- **Action item**: Produce exactly the lines starting at the one containing "In v14 the clock" and ending at the last line of the material, with nothing added.

◆ ◆ ◆ ◆ ◆ ◆ ◆

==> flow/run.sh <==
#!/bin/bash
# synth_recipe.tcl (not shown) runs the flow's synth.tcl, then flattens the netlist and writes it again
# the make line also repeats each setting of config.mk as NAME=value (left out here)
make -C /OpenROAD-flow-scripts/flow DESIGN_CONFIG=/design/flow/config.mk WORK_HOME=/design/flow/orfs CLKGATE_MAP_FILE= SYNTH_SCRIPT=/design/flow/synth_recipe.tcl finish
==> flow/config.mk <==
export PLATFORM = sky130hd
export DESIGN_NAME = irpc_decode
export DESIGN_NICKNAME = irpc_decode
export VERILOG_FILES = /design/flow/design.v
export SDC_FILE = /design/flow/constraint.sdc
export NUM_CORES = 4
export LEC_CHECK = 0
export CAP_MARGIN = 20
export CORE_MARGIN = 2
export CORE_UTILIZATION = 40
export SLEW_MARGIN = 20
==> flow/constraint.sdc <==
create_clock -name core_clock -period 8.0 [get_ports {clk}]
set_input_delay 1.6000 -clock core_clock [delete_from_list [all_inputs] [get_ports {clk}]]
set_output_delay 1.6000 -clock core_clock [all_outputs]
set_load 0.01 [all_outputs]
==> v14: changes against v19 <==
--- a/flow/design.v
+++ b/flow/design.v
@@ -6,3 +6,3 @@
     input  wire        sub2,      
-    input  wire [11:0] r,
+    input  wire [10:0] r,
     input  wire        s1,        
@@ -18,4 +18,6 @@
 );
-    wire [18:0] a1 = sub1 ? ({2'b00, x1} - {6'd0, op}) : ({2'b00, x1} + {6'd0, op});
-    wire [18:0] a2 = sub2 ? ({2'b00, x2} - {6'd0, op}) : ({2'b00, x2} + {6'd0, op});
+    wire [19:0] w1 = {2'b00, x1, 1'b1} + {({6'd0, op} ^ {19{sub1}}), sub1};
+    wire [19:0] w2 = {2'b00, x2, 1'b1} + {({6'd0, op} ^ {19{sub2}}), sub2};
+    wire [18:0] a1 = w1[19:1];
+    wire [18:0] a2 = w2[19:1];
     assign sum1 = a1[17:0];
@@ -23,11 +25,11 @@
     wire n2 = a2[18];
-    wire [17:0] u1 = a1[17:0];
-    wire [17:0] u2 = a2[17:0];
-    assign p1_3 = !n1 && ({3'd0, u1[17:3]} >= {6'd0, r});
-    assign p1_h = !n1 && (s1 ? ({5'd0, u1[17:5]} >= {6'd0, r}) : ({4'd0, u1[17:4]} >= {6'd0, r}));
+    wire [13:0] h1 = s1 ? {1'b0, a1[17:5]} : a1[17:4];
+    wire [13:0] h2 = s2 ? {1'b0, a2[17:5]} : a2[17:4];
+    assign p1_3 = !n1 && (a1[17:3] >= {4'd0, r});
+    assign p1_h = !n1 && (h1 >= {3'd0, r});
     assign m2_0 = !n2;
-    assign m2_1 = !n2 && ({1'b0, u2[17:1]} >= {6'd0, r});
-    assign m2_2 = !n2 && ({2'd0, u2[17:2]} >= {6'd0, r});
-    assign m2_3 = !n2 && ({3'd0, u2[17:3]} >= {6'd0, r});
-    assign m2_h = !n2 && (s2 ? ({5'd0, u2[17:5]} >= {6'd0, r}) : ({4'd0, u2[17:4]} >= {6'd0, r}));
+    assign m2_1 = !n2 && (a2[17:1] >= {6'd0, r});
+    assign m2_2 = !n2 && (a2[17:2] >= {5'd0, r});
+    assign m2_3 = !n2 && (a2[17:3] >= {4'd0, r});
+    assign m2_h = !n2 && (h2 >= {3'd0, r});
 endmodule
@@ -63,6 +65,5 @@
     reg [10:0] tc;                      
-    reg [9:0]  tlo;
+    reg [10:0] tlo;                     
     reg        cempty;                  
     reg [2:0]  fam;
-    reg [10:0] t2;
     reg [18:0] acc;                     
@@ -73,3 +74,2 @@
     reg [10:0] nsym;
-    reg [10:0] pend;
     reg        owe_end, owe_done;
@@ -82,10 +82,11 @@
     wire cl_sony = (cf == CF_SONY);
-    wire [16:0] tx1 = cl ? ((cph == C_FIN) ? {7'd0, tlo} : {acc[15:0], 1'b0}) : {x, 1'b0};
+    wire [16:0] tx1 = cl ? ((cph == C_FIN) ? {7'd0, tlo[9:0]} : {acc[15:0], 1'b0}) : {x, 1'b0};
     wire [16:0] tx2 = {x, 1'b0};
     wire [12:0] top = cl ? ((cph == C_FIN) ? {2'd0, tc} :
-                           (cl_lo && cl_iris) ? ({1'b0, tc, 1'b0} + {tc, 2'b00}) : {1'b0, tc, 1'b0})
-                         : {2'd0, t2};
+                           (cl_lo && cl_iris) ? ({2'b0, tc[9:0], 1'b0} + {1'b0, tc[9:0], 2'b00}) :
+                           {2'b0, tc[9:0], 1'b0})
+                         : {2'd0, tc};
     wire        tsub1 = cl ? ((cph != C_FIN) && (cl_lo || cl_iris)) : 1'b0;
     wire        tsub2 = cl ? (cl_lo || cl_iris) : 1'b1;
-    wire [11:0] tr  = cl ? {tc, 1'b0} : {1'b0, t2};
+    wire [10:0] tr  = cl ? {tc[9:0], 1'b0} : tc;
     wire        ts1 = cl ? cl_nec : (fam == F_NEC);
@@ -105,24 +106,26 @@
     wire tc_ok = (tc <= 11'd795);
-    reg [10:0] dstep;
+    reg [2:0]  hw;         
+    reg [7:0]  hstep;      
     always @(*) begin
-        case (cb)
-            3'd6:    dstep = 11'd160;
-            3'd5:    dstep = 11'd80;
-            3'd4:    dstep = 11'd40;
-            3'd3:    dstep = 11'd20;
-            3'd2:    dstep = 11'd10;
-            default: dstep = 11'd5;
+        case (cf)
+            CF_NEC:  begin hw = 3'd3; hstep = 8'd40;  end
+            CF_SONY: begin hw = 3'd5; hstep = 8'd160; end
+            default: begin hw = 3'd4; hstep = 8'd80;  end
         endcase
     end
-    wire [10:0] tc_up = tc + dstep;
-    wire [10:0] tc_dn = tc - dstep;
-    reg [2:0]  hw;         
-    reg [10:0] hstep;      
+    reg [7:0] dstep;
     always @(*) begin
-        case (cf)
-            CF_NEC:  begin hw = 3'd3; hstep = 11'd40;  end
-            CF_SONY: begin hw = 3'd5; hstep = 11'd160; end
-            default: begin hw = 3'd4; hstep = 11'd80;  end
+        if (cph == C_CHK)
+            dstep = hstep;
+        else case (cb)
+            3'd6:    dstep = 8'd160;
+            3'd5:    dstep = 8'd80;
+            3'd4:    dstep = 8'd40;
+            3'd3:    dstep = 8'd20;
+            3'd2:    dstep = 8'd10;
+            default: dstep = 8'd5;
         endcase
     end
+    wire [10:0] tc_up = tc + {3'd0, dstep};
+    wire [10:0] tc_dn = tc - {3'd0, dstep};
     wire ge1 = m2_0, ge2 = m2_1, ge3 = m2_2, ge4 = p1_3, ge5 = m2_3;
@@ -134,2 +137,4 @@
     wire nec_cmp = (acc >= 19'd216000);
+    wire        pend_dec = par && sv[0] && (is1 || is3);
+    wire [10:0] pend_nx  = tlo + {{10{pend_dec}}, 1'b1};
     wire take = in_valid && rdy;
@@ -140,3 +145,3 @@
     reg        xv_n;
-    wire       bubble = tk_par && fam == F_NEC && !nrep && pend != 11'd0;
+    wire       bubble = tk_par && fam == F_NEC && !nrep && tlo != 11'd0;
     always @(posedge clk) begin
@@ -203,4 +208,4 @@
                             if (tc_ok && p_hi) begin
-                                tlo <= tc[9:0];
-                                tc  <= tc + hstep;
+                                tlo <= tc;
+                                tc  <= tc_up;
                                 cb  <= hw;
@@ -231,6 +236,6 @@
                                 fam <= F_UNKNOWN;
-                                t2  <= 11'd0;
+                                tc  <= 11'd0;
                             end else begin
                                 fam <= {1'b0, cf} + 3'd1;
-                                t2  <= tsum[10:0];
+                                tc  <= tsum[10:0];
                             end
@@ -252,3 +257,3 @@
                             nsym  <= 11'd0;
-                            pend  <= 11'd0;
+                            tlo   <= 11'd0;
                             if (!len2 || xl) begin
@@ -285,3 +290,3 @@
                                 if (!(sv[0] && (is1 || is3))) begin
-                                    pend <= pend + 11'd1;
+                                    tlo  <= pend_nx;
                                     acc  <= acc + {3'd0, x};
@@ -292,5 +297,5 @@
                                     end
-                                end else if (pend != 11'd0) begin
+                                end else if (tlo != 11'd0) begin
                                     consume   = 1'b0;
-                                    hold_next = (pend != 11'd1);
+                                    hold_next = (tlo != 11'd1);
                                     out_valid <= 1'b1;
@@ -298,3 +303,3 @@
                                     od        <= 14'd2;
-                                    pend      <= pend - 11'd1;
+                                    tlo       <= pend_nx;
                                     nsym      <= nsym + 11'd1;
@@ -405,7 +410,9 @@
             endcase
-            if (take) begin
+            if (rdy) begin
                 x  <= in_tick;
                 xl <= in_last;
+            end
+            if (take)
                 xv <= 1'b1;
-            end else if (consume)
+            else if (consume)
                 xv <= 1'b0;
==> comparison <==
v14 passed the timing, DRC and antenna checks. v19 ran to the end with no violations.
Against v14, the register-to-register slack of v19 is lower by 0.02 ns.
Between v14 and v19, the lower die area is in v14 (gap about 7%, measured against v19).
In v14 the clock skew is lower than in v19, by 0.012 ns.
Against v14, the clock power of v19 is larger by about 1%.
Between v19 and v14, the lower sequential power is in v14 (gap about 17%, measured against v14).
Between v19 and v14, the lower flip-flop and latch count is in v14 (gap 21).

◆ ◆ ◆ ◆ ◆ ◆ ◆

- **Response area**:
In v14 the clock skew is lower than in v19, by 0.012 ns.
Against v14, the clock power of v19 is larger by about 1%.
Between v19 and v14, the lower sequential power is in v14 (gap about 17%, measured against v14).
Between v19 and v14, the lower flip-flop and latch count is in v14 (gap 21).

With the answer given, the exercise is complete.